Not to say the hour was completely worthless — not with that opening shot of chiseled Brad taking a shower. Plus, constantly grinning Jenni showed some hidden depth, telling The Bachelor she wants a man who’s willing to compromise and allow room for her career before she settles down. Granted, based on the “dance” moves Jenni showed off at her local Wichita theater, said career largely revolves around shaking her hind end for thousands of pro basketball fans. And while it’s entirely possible Jenni’s stance has less to do with self-respect than it does with her quest to become the most famous Phoenix Suns dancer ever, it was still nice to see a woman on this show not act like a shelter puppy, slobbering all over herself and her potential master in a “Pick me! Pick me!” display of desperation. Props must also be handed out to Jenni’s grandmother, for her saucy response to Brad’s comment about wanting a big family: “This little lady ain’t a walking baby factory.”
Still, as rough around the edges as Grandma Betty appeared, she had ten times the charm of Bettina’s stuffy dad.
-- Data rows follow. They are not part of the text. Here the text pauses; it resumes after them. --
--- config.mk ---
export PLATFORM = sky130hd
export DESIGN_NAME = object_scan_controller
export DESIGN_NICKNAME = d
export VERILOG_FILES = /design/src/rtl/scan_pkg.sv /design/src/rtl/object_scan_controller.sv
export SDC_FILE = /design/constraint.sdc
export NUM_CORES = 1
export LEC_CHECK = 0
export ABC_AREA = 1
export CAP_MARGIN = 20
export CORE_AREA = 3 3 165 167
export CTS_BUF_LIST = sky130_fd_sc_hd__clkbuf_16
export DETAILED_ROUTE_END_ITERATION = 8
export DIE_AREA = 0 0 168 170
export HOLD_SLACK_MARGIN = 0.05
export SYNTH_ARGS = -nofsm -noshare
export SYNTH_HDL_FRONTEND = slang
export SYNTH_SLANG_ARGS = --single-unit
--- constraint.sdc ---
create_clock -name clk_in -period 3.8 [get_ports clk_in]
set_input_delay 0.38 -clock clk_in [delete_from_list [all_inputs] [get_ports clk_in]]
set_output_delay 0.38 -clock clk_in [all_outputs]
set_load 0.1 [all_outputs]
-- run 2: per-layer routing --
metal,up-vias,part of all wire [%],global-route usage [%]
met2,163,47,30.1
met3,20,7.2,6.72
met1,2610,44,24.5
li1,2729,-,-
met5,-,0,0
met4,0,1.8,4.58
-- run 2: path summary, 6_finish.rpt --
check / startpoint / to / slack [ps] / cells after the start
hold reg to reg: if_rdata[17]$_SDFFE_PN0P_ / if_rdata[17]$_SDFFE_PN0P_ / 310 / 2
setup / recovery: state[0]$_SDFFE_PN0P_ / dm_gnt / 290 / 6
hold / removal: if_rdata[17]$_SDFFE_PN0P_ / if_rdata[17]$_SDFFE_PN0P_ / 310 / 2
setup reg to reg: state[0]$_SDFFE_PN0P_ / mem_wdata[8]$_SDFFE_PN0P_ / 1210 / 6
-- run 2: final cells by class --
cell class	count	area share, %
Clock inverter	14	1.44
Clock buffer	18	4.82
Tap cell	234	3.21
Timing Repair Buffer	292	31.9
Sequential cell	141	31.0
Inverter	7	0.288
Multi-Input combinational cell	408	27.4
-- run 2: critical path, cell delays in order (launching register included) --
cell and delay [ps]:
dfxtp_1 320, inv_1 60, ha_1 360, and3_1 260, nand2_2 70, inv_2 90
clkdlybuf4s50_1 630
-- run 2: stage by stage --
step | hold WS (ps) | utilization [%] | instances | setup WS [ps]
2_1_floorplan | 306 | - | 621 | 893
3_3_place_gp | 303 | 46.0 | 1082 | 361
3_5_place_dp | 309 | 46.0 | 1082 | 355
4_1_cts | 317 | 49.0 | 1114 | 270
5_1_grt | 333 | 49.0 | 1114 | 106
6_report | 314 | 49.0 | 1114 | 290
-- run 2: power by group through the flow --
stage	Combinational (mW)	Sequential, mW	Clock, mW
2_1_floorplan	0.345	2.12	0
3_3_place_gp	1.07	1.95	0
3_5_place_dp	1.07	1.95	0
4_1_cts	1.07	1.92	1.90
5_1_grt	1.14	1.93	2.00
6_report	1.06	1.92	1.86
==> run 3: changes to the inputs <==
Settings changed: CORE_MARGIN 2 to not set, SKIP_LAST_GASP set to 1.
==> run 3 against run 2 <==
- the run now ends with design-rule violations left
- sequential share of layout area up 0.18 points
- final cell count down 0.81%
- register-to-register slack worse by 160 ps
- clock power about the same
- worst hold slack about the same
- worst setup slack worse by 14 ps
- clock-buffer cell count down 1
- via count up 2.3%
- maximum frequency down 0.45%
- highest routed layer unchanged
[src/rtl/mac_seq_ctrl_if.sv]
// Requester-side bundle for the sequential multiply-accumulate controller:
// request/operand inputs and handshake/result outputs.
interface mac_seq_ctrl_if #(
   parameter int WIDTH = 8,
   parameter int ACC_W = 2*WIDTH+4
);
   logic                 start;
   logic                 accumulate;
   logic                 clear_acc;
   logic [WIDTH-1:0]     a_in;
   logic [WIDTH-1:0]     b_in;
   logic                 busy;
   logic                 done;
   logic [2*WIDTH-1:0]   product;
   logic [ACC_W-1:0]     acc;
   logic                 acc_ovf;

   modport master (
      output start, accumulate, clear_acc, a_in, b_in,
      input  busy, done, product, acc, acc_ovf
   );

   modport slave (
      input  start, accumulate, clear_acc, a_in, b_in,
      output busy, done, product, acc, acc_ovf
   );
endinterface

[src/rtl/mac_seq_ctrl.sv]
// Sequential unsigned multiply-accumulate controller: one WIDTH-bit ripple adder
// reused over WIDTH shift-and-add steps, then an optional add into a sticky-overflow accumulator.
module mac_seq_ctrl #(
   parameter int WIDTH = 8,
   parameter int ACC_W = 2*WIDTH+4
) (
   input  logic           clk,
   input  logic           rst,
   mac_seq_ctrl_if.slave  bus
);
   localparam int CNT_W = (WIDTH > 1) ? $clog2(WIDTH) : 1;

   typedef enum logic [1:0] {
      S_IDLE = 2'd0,
      S_MUL  = 2'd1,
      S_ACC  = 2'd2,
      S_DONE = 2'd3
   } state_t;

   // Bit-serial carry chain: the single WIDTH-bit adder the multiplier iterates on.
   function automatic logic [WIDTH:0] ripple_add(input logic [WIDTH-1:0] x,
                                                 input logic [WIDTH-1:0] y);
      logic [WIDTH:0] r;
      logic           c;
      c = 1'b0;
      for (int i = 0; i < WIDTH; i++) begin
         r[i] = x[i] ^ y[i] ^ c;
         c    = (x[i] & y[i]) | (x[i] & c) | (y[i] & c);
      end
      r[WIDTH] = c;
      return r;
   endfunction

   state_t               state_r;
   state_t               state_next_s;
   logic [WIDTH-1:0]     a_reg_r;
   logic [WIDTH-1:0]     b_reg_r;
   logic                 acc_flag_r;
   logic [WIDTH-1:0]     p_hi_r;
   logic [WIDTH-1:0]     p_lo_r;
   logic [CNT_W-1:0]     cnt_r;
   logic [2*WIDTH-1:0]   product_r;
   logic [ACC_W-1:0]     acc_r;
   logic                 acc_ovf_r;
   logic [WIDTH-1:0]     addend_s;
   logic [WIDTH:0]       step_sum_s;
   logic [ACC_W:0]       acc_sum_s;
   logic                 cnt_last_s;

   assign cnt_last_s = (cnt_r == CNT_W'(WIDTH-1));

   // Datapath operands for the current shift-and-add step and the accumulator update.
   always_comb begin
      addend_s   = {WIDTH{1'b0}};
      step_sum_s = {(WIDTH+1){1'b0}};
      acc_sum_s  = {(ACC_W+1){1'b0}};
      if (b_reg_r[0]) begin
         addend_s = a_reg_r;
      end else begin
         addend_s = {WIDTH{1'b0}};
      end
      step_sum_s = ripple_add(p_hi_r, addend_s);
      // Carry lands in bit ACC_W so the sticky overflow sees it.
      acc_sum_s  = {1'b0, acc_r} + {{(ACC_W+1-2*WIDTH){1'b0}}, p_hi_r, p_lo_r};
   end

   // State register.
   always_ff @(posedge clk) begin
      if (rst) begin
         state_r <= S_IDLE;
      end else begin
         state_r <= state_next_s;
      end
   end

   // Next-state logic.
   always_comb begin
      state_next_s = state_r;
      case (state_r)
         S_IDLE: begin
            if (bus.start) begin
               state_next_s = S_MUL;
            end else begin
               state_next_s = S_IDLE;
            end
         end
         S_MUL: begin
            if (cnt_last_s) begin
               state_next_s = S_ACC;
            end else begin
               state_next_s = S_MUL;
            end
         end
         S_ACC:   state_next_s = S_DONE;
         S_DONE:  state_next_s = S_IDLE;
         default: state_next_s = S_IDLE;
      endcase
   end

   // Operand capture, shift-and-add iteration, product and accumulator registers.
   always_ff @(posedge clk) begin
      if (rst) begin
         a_reg_r    <= {WIDTH{1'b0}};
         b_reg_r    <= {WIDTH{1'b0}};
         acc_flag_r <= 1'b0;
         p_hi_r     <= {WIDTH{1'b0}};
         p_lo_r     <= {WIDTH{1'b0}};
         cnt_r      <= {CNT_W{1'b0}};
         product_r  <= {(2*WIDTH){1'b0}};
         acc_r      <= {ACC_W{1'b0}};
         acc_ovf_r  <= 1'b0;
      end else begin
         case (state_r)
            S_IDLE: begin
               if (bus.clear_acc) begin
                  acc_r     <= {ACC_W{1'b0}};
                  acc_ovf_r <= 1'b0;
               end
               if (bus.start) begin
                  a_reg_r    <= bus.a_in;
                  b_reg_r    <= bus.b_in;
                  acc_flag_r <= bus.accumulate;
                  p_hi_r     <= {WIDTH{1'b0}};
                  p_lo_r     <= {WIDTH{1'b0}};
                  cnt_r      <= {CNT_W{1'b0}};
               end
            end
            S_MUL: begin
               p_hi_r  <= step_sum_s[WIDTH:1];
               p_lo_r  <= {step_sum_s[0], p_lo_r[WIDTH-1:1]};
               b_reg_r <= {1'b0, b_reg_r[WIDTH-1:1]};
               cnt_r   <= cnt_r + CNT_W'(1);
            end
            S_ACC: begin
               product_r <= {p_hi_r, p_lo_r};
               if (acc_flag_r) begin
                  acc_r     <= acc_sum_s[ACC_W-1:0];
                  acc_ovf_r <= acc_ovf_r | acc_sum_s[ACC_W];
               end
            end
            S_DONE: begin
            end
            default: begin
            end
         endcase
      end
   end

   assign bus.busy    = (state_r != S_IDLE);
   assign bus.done    = (state_r == S_DONE);
   assign bus.product = product_r;
   assign bus.acc     = acc_r;
   assign bus.acc_ovf = acc_ovf_r;
endmodule
===== config.mk =====
export PLATFORM = sky130hd
export DESIGN_NAME = instruction_fetch
export DESIGN_NICKNAME = d
export VERILOG_FILES = /design/src/rtl/instruction_fetch.sv
export SDC_FILE = /design/constraint.sdc
export NUM_CORES = 1
export LEC_CHECK = 0
export ABC_AREA = 1
export CORE_UTILIZATION = 36
export CTS_CLUSTER_SIZE = 10
export DETAILED_ROUTE_END_ITERATION = 7
export GPL_ROUTABILITY_DRIVEN = 0
export GPL_TIMING_DRIVEN = 0
export PLACE_DENSITY = 0.76
export RECOVER_POWER = 25
export SETUP_SLACK_MARGIN = 0.02
export SYNTH_ARGS = -nofsm -noshare
export SYNTH_HDL_FRONTEND = slang
export SYNTH_SLANG_ARGS = --single-unit

===== constraint.sdc =====
create_clock -name clock -period 4.6 [get_ports clock]
set_input_delay 0.92 -clock clock [delete_from_list [all_inputs] [get_ports clock]]
set_output_delay 0.92 -clock clock [all_outputs]
set_load 0.02 [all_outputs]
## config.mk

```make
export PLATFORM = sky130hd
export DESIGN_NAME = alu_decoder
export DESIGN_NICKNAME = d
export VERILOG_FILES = /design/src/rtl/alu_decoder_pkg.sv /design/src/rtl/alu_decoder_comb.sv /design/src/rtl/alu_decoder.sv
export SDC_FILE = /design/constraint.sdc
export NUM_CORES = 1
export LEC_CHECK = 0
export ABC_AREA = 1
export ABC_CLOCK_PERIOD_IN_PS = 1100
export CAP_MARGIN = 20
export CORE_UTILIZATION = 23
export DETAILED_ROUTE_END_ITERATION = 10
export GPL_ROUTABILITY_DRIVEN = 0
export PLACE_DENSITY = 0.69
export SYNTH_ARGS = -nofsm -noshare
export SYNTH_HDL_FRONTEND = slang
export SYNTH_SLANG_ARGS = --single-unit
```

## constraint.sdc

```tcl
create_clock -name clk -period 1.1 [get_ports clk]
set_input_delay 0.11 -clock clk [delete_from_list [all_inputs] [get_ports clk]]
set_output_delay 0.11 -clock clk [all_outputs]
set_load 0.005 [all_outputs]
```
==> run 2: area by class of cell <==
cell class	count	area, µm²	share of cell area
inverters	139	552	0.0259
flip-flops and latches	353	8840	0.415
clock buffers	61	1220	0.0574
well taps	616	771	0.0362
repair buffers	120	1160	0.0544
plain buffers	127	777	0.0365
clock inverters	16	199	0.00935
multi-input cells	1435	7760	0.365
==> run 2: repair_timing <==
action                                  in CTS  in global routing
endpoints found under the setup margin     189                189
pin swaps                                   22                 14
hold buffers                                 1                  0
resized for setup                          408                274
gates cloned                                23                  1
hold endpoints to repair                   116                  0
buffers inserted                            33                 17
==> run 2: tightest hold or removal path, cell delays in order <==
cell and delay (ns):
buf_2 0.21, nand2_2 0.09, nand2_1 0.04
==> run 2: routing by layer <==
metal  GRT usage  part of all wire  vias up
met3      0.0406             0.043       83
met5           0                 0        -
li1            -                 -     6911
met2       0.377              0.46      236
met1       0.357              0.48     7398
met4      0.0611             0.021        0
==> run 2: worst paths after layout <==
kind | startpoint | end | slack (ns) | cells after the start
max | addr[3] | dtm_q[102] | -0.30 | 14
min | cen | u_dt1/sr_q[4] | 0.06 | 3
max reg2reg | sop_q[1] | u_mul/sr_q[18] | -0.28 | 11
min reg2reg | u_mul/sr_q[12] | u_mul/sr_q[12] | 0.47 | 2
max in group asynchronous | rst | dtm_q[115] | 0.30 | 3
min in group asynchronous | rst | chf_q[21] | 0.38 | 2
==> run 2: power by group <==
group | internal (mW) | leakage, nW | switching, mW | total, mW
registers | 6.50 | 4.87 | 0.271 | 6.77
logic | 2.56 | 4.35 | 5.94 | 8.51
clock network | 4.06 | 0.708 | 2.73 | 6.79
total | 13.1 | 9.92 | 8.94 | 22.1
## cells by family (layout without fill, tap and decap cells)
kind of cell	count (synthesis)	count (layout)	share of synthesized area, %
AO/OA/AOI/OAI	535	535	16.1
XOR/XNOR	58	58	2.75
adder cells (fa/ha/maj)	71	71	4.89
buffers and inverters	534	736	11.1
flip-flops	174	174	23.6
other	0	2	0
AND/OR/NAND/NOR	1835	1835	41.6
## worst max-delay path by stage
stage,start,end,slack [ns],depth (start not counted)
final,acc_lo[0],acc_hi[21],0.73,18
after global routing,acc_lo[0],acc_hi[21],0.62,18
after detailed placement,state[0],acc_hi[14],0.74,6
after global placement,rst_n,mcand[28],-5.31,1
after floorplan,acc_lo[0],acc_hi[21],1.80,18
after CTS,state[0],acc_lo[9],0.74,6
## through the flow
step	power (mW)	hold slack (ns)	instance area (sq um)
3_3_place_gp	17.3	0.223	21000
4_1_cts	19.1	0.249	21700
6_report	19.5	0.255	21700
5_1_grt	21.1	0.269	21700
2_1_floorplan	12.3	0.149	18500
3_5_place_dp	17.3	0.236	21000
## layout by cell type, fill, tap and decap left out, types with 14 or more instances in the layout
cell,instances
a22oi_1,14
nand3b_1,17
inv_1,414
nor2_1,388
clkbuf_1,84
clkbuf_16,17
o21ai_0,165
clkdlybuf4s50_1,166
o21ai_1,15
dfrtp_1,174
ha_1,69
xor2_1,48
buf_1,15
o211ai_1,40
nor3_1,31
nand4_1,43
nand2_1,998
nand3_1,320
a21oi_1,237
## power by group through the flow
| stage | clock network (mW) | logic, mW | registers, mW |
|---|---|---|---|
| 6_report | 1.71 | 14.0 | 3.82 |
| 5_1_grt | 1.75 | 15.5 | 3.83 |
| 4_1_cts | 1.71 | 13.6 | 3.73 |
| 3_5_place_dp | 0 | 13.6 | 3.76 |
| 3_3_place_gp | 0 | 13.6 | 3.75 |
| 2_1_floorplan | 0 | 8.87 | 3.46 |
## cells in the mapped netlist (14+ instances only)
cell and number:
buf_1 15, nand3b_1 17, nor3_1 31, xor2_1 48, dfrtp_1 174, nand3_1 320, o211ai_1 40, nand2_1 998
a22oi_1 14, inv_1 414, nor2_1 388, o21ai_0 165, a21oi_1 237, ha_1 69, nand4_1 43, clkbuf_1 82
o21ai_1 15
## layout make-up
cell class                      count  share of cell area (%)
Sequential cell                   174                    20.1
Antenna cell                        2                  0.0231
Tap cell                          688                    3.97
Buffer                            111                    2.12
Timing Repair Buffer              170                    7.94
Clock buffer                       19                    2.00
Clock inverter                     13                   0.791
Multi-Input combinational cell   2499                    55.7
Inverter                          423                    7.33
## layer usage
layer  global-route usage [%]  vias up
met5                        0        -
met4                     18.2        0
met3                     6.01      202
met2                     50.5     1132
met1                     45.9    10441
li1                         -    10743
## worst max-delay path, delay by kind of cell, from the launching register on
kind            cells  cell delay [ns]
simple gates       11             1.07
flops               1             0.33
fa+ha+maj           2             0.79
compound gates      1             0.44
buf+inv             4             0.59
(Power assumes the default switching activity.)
[src/rtl/ram_fifo.sv]
// Synchronous FIFO over an inferred block-RAM array with a one-cycle registered read.
// Status flags decode from the registered count; overflow/underflow are sticky until rst.
module ram_fifo #(
  parameter int DATA_WIDTH   = 16,
  parameter int ADDR_WIDTH   = 8,
  parameter int ALMOST_FULL  = (1 << ADDR_WIDTH) - 4,
  parameter int ALMOST_EMPTY = 4
) (
  input  logic                  clk,
  input  logic                  rst,
  input  logic                  wr_en,
  input  logic [DATA_WIDTH-1:0] wr_data,
  input  logic                  rd_en,
  output logic [DATA_WIDTH-1:0] rd_data,
  output logic                  rd_valid,
  output logic [ADDR_WIDTH:0]   count,
  output logic                  empty,
  output logic                  full,
  output logic                  almost_empty,
  output logic                  almost_full,
  output logic                  overflow,
  output logic                  underflow
);

  localparam int DEPTH = 1 << ADDR_WIDTH;
  localparam logic [ADDR_WIDTH:0] DEPTH_C = (ADDR_WIDTH + 1)'(DEPTH);
  localparam logic [ADDR_WIDTH:0] AF_C    = (ADDR_WIDTH + 1)'(ALMOST_FULL);
  localparam logic [ADDR_WIDTH:0] AE_C    = (ADDR_WIDTH + 1)'(ALMOST_EMPTY);

  logic [DATA_WIDTH-1:0] mem [DEPTH];
  logic [ADDR_WIDTH-1:0] wptr;
  logic [ADDR_WIDTH-1:0] rptr;
  logic                  wr_acc;
  logic                  rd_acc;

  assign empty        = (count == '0);
  assign full         = (count == DEPTH_C);
  assign almost_empty = (count <= AE_C);
  assign almost_full  = (count >= AF_C);

  // No bypass: an empty FIFO rejects a same-cycle read, a full one a same-cycle write.
  assign wr_acc = wr_en & ~full;
  assign rd_acc = rd_en & ~empty;

  // Memory has no reset so it maps onto block RAM.
  always_ff @(posedge clk) begin
    if (!rst && wr_acc) begin
      mem[wptr] <= wr_data;
    end
  end

  always_ff @(posedge clk) begin
    if (rst) begin
      wptr      <= '0;
      rptr      <= '0;
      count     <= '0;
      rd_data   <= '0;
      rd_valid  <= 1'b0;
      overflow  <= 1'b0;
      underflow <= 1'b0;
    end else begin
      if (wr_acc) begin
        wptr <= wptr + 1'b1;
      end
      if (rd_acc) begin
        rd_data <= mem[rptr];
        rptr    <= rptr + 1'b1;
      end
      rd_valid <= rd_acc;
      case ({wr_acc, rd_acc})
        2'b10:   count <= count + 1'b1;
        2'b01:   count <= count - 1'b1;
        default: count <= count;
      endcase
      if (wr_en && full) begin
        overflow <= 1'b1;
      end
      if (rd_en && empty) begin
        underflow <= 1'b1;
      end
    end
  end

endmodule

[config.mk]
export PLATFORM = sky130hd
export DESIGN_NAME = ram_fifo
export DESIGN_NICKNAME = d
export VERILOG_FILES = /design/src/rtl/ram_fifo.sv
export SDC_FILE = /design/constraint.sdc
export NUM_CORES = 2
export LEC_CHECK = 0
export ABC_CLOCK_PERIOD_IN_PS = 6900
export CAP_MARGIN = 20
export CORE_ASPECT_RATIO = 0.75
export CORE_MARGIN = 8
export CORE_UTILIZATION = 60
export CTS_CLUSTER_DIAMETER = 60
export DETAILED_ROUTE_END_ITERATION = 16
export PLACE_DENSITY = 0.75
export SYNTH_ARGS = -nofsm -noshare
export SYNTH_HDL_FRONTEND = slang
export SYNTH_SLANG_ARGS = --single-unit
export TNS_END_PERCENT = 20
[constraint.sdc]
create_clock -name clk -period 6.9 [get_ports clk]
set_clock_uncertainty 0.05 [all_clocks]
set_input_delay 1.38 -clock clk [delete_from_list [all_inputs] [get_ports clk]]
set_output_delay 1.38 -clock clk [all_outputs]
set_load 0.005 [all_outputs]
==> impl.org <==
** Routing
- Dividing the detail-routed via count by the number of cells gives 7.23.
- Final antenna-violating net count :: 0
- Initial drt markers :: around 16000
- The final layout contains routed wiring with a total length of 455 mm.
- Dividing the detail-routed wire length by the instance count gives 39.3 µm.
- Summing over every cut layer, the via total after detailed routing is around 84000.
- Remaining DRCs :: 0
- TritonRoute pass-1 iters :: 7

** Final layout
- For this run, the post-layout net count is 7740.
- The layout has 16200 filler cells.
- Fraction of layout cells with a size suffix above 1 :: between 20% and 30%
- Compared with the post-synthesis result, the final layout area differs by 11.2%.
- Non-filler instance count after layout :: 11600
- Final Core Density :: 66.9%

** Synth
- After synthesis the netlist holds a flip-flop and latch count of 4140.
- Synth async-reset ratio :: 0%
- Number of cells produced by synthesis :: 7317
- Dominant cells by area after synthesis :: sky130_fd_sc_hd__edfxtp_1 (77%), sky130_fd_sc_hd__mux4_2 (13%), sky130_fd_sc_hd__mux2i_1 (2.3%)
- Yosys mapped the design onto 79 distinct sky130hd cell types.
- Counting every net in the synthesized netlist gives ~7400.
- Post-Synthesis Mean Instance Area :: 21.8 µm²
- Of the synthesized area, sequential elements account for 77.6%.
- The synthesized design contains roughly 4100 enable-type register cells.
- For this run, the number of Yosys warnings is 0.
- Of all cell types, the one taking the most synthesized area is sky130_fd_sc_hd__edfxtp_1.
- The synthesized design devotes to its leading area cell type about 77% of total area.
- In the synthesized netlist the dominant register cell turns out to be sky130_fd_sc_hd__edfxtp_1.
- Area of the mapped netlist :: 160000 µm²

** Critical path
- Path type of the worst setup path :: reg2reg
- Data on the critical path is required at its endpoint by around 7.7 ns.
- Counting both buffers and inverters, the worst setup path holds a total of 2.
- Along the worst path, the maximum fanout reaches 45.
- CP Launch Point :: rptr[0]
- Family with the most delay on the worst path :: compound AO/OA/AOI/OAI gates
- Largest incremental delay on the critical path :: 0.97 ns
- In this run the critical register-to-register path is launched from rptr[0].
- The signal on the critical path passes through buf_4 -> buf_12 -> mux4_2 -> a22oi_1 -> nand4_1 -> a31oi_1 -> o21ai_0 -> a31o_1.
- Crit-path slowest cell :: sky130_fd_sc_hd__dfxtp_4
- Element type at the critical path start :: flop
- STA classifies the critical path endpoint as a flop.
- Data arrives at the worst endpoint at 5.65 ns.

** CTS
- CTS tree :: done
- Clock buffer count from CTS :: 366
- Clock sink total :: 4140
- Clock transition at the registers of the reported paths :: around 0.07 ns
- Post-CTS timing repair inserted 0 buffers for setup.
- The number of gates resized after CTS was 0.
- Clock latency reported for the late side of the worst-skew pair :: 0.91 ns
- The H-tree generated during clock tree synthesis spans 5 levels.
- For this design, the CTS-stage hold fixing added 0 buffers.
- Counting along the longest clock path gives a buffer depth of 4.
- Root buffer cell :: sky130_fd_sc_hd__clkbuf_16

** GRT
- Antenna violations before repair :: 37
- Total Routing Usage GR :: a little under a third
- Vias in the first global route :: approximately 80000
- Overflow left after global routing :: 0
- Pin count of the biggest net entering global routing :: approximately 180
- The first global-routing pass estimated 627 mm of wire.

** Power and ir drop
- Power density relative to cell area :: 326 nW/µm²
- Total leakage power :: ~55 nW
- Maximum ir drop on the vdd rail :: 0.350 mV
- Power after layout :: 57.9 mW

** Floorplanning
- Total I/O pin count :: 52
- The total area inside the core boundary comes to 266000 µm².
- X dimension of the die :: between 600 and 700 µm
- Total die area :: 283000 µm²
- The die is between 400 and 500 µm tall.
- Floorplan row count :: 164
- For this configuration, the core starts out at a cell density of between 60% and 70%.

** STA
- In the final timing run, aggregate negative setup slack is 0 ns.
- Worst slew margin relative to its limit :: 3.20%
- Number of failing hold endpoints at the final stage :: 0
- For the pin with the worst max-slew slack, the measured transition is 1.45 ns.
- Unrepaired setup endpoints after global routing :: no
- Post-layout min period :: between 4 and 5 ns
- Number of max-slew violations in the final report :: 0
- Max Clock Freq :: 204 MHz
- Total of endpoints with negative setup slack in the final report :: 0
- Of the available clock period, the critical path in the final layout requires 70.9%.

** Placement
- Counting tap cells, the placed design contains a total of 10900 instances.
- Detailed placement ended at an HPWL of 265 mm.
- During placement, the flow inserted port buffers numbering 51.
- Routability Congestion :: 0.965

** Hold path
- Path category of the worst min-delay check :: reg2reg
- Hold Path Origin :: underflow

** Status
- Status :: completed

** Run
- Across the run, the number of max-cap violations was 0.
[worst min-delay path, stage by stage, from the launching register on]
cell and delay (ns):
sky130_fd_sc_hd__dfxtp_1 0.33, sky130_fd_sc_hd__a21oi_1 0.04, sky130_fd_sc_hd__nor2_1 0.07
[state kept, by name, indices dropped and copies added, names as in the netlist]
register and flops:
mem 4096, rptr 8, wptr 8, underflow 1, count 9, overflow 1
rd_valid 1, rd_data 16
I can certainly understand the guy’s skepticism about his daughter (pictured) trying to find love on a tacky TV show, but if you’re going to invite her suitor (and a camera crew) into your home, then you’ve pretty much forfeited the moral high ground. And as Brad himself noted, “I might not have education, but I’m intelligent enough not to judge anybody.” Given Bettina’s not terribly enthusiastic defense of her suitor — “I don’t look that great on paper either.” — I’m surprised he kept her and sent Sheena packing, but I’m guessing his decision had something to do with the fact that the show’s producers anticipate an explosive Bettina meltdown in Cabo San Lucas, especially if she’s thinking, “He must really like me if he met my dad and still didn’t dump me!”
Oh, and back to Sheena for a second, it seems her total lack of chemistry with Brad plus her mom’s loopy behavior outweighed the fact that the Big Dipper is located directly above her family hottub. And while I don’t think Beverly was in any way making a play for Brad, if you closed her eyes and took her comments (“I couldn’t take my eyes off your eyes.”) out of context, you might’ve thought she was trying to recreate a very special moment from The Graduate. I loved Brad’s frozen reaction to her comment, “My daughter and I, we are ready to commit. Don’t you think?” before he blurted out, “About her? Yes.”
I’m guessing the final two will come down to Jenni and DeAnna; the latter scored an all-important pre-fantasy-suite kiss this week, and while I think there are some genuine feelings between the two, I wonder if DeAnna is too guarded (read: sane) to go all ga-ga if and when Brad drops to one knee in front of a salivating camera crew.